Carrying on the tradition of kindness for the day, I also bought myself a gift. I know that we buy ourselves stuff all the time, but when you buy something that’s completely unnecessary, it feels a lot better if you reframe it as a gift for yourself, which is exactly what I did.

Saturday afternoon, as I poured out the remaining coffee from the coffee pot and tossed the used filter into the garbage, I decided that I needed one of those cool machines that makes one cup of coffee at a time so I wouldn’t have so much waste. The fact that I thought this while holding my eight-week old coffee pot is pretty ridiculous. And, I’m not usually an impulsive person when it comes to purchases. But there I was at 4pm on a Saturday afternoon committed to the fact that I needed a high-tech, single-cup coffee maker. I searched online, identified the brand and model that I was going to get, made a few phone calls, and located the item at Bed, Bath & Beyond. I then gave myself the 2.5-mile walk to talk myself out of it, which didn’t happen. The only moment I questioned the purchase was during the trek home when I realized that this thing was way heavier than I imagined it would be.

Luckily, it was a breeze to set up and makes a delicious cup of coffee in one minute flat. By the way, I have zero guilt when it comes to my two-cup-per-morning coffee habit. It’s rich in antioxidants and polyphenols, which may help combat everything from diabetes and heart disease to cancer and Alzheimer’s disease. So drink up and enjoy, which I will now be able to do one cup at a time. (Oh, and if you've ever considered getting one of these things, the coffee comes out super hot, which I love.)

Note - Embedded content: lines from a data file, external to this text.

## config.mk

```make
export PLATFORM = sky130hd
export DESIGN_NAME = brk_match_chan
export DESIGN_NICKNAME = d
export VERILOG_FILES = /design/src/rtl/brk_pkg.sv /design/src/rtl/brk_regs.sv /design/src/rtl/brk_qual.sv /design/src/rtl/brk_cmp.sv /design/src/rtl/brk_match_chan.sv
export SDC_FILE = /design/constraint.sdc
export NUM_CORES = 1
export LEC_CHECK = 0
export BUFFER_PORTS_ARGS = -buffer_cell sky130_fd_sc_hd__buf_2
export CAP_MARGIN = 20
export CORE_UTILIZATION = 45
export DETAILED_ROUTE_END_ITERATION = 6
export GPL_ROUTABILITY_DRIVEN = 0
export HOLD_SLACK_MARGIN = 0.12
export PLACE_DENSITY = 0.7
export REMOVE_ABC_BUFFERS = 1
export SLEW_MARGIN = 20
export SYNTH_ARGS = -nofsm -noshare
export SYNTH_HDL_FRONTEND = slang
export SYNTH_SLANG_ARGS = --single-unit
export TNS_END_PERCENT = 100
```

## constraint.sdc

```tcl
create_clock -name clk -period 4.8 [get_ports clk]
set_clock_uncertainty 0.2 [all_clocks]
set_input_delay 0.96 -clock clk [delete_from_list [all_inputs] [get_ports clk]]
set_output_delay 0.96 -clock clk [all_outputs]
set_load 0.01 [all_outputs]
```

I have no clue whether this thing makes sense economically or even environmentally. I hope it does, but that wasn’t the point. I know that it makes me happy and I am already looking forward to using it in the a.m. Also cool: It makes hot tea, which I’ll really look forward to during the winter. It’s the little things, right?

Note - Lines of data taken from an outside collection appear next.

===== src/rtl/clk_ctrl_pkg.sv =====
package clk_ctrl_pkg;

  localparam int unsigned REG_W     = 32;
  localparam int unsigned TRIM_W    = 5;
  localparam int unsigned CAL_W     = 8;
  localparam int unsigned CKO_W     = 3;

  localparam int unsigned B_INT_EN  = 0;
  localparam int unsigned B_INT_RDY = 1;
  localparam int unsigned TRIM_LO   = 3;
  localparam int unsigned CAL_LO    = 8;
  localparam int unsigned B_EXT_EN  = 16;
  localparam int unsigned B_EXT_RDY = 17;
  localparam int unsigned B_EXT_BYP = 18;
  localparam int unsigned B_CSS_EN  = 19;
  localparam int unsigned B_PLL_EN  = 24;
  localparam int unsigned B_PLL_RDY = 25;

  localparam logic [TRIM_W-1:0] TRIM_RST = 5'b10000;
  localparam logic [1:0]        SRC_PLL  = 2'b10;

  typedef struct packed {
    logic              int_en;
    logic [TRIM_W-1:0] trim;
    logic              ext_en;
    logic              ext_byp;
    logic              css_en;
    logic              pll_en;
  } ctrl_state_t;

  function automatic logic [REG_W-1:0] pack_ctrl(
    input ctrl_state_t      s,
    input logic             int_rdy,
    input logic             ext_rdy,
    input logic             pll_rdy,
    input logic [CAL_W-1:0] cal
  );
    logic [REG_W-1:0] r;
    r = '0;
    r[B_INT_EN]                  = s.int_en;
    r[B_INT_RDY]                 = int_rdy;
    r[TRIM_LO +: TRIM_W]         = s.trim;
    r[CAL_LO +: CAL_W]           = cal;
    r[B_EXT_EN]                  = s.ext_en;
    r[B_EXT_RDY]                 = ext_rdy;
    r[B_EXT_BYP]                 = s.ext_byp;
    r[B_CSS_EN]                  = s.css_en;
    r[B_PLL_EN]                  = s.pll_en;
    r[B_PLL_RDY]                 = pll_rdy;
    return r;
  endfunction

  function automatic logic pll_en_next(
    input logic cur,
    input logic sw_we,
    input logic sw_val,
    input logic protect,
    input logic lp
  );
    if (lp)                return 1'b0;
    if (sw_we && sw_val)   return 1'b1;
    if (sw_we && !protect) return 1'b0;
    return cur;
  endfunction

  function automatic logic pll_is_guarded(input logic [1:0] cur, input logic [1:0] nxt);
    return (cur == SRC_PLL) || (nxt == SRC_PLL);
  endfunction

endpackage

When I think about it, I actually practiced kindness toward myself throughout the week even if I didn’t phrase it that way at the time. For some reason, I was not feeling my best. (I think it may have had to do with sugar withdrawal resulting from cutting out the nasty granola, but I am back in action and feeling divine.) In any case, I tried to take it easy during my yoga classes, which is not an easy thing for me to do. But I remembered one of my teachers saying once that taking Child’s pose instead of doing a vinyasa, when your body wants it, is actually a very advanced thing to do because it means that you are listening to your body. Huh. Well, if that’s the case then I was a total rock star this week. I probably took Child’s pose a little more often than I needed, but I wanted to see if I could be okay with it…and I totally was! I’ll admit, at first it was a little daunting , but it felt really great to give my body a break while still doing it the favor of showing up to yoga at all.

I suppose my point here is that we don’t always have to consciously take steps toward being nice to ourselves, we may already be doing it. Still, there’s something really fulfilling about recognizing the moments when we do it--giving ourselves a mental pat on the back for giving ourselves a mental pat on the back.

And other times, actively choosing kindness—whether in the form of Michael The Masseuse, a heating pad, or a totally unnecessary coffee maker—helps you remember that you deserve it as much as anyone.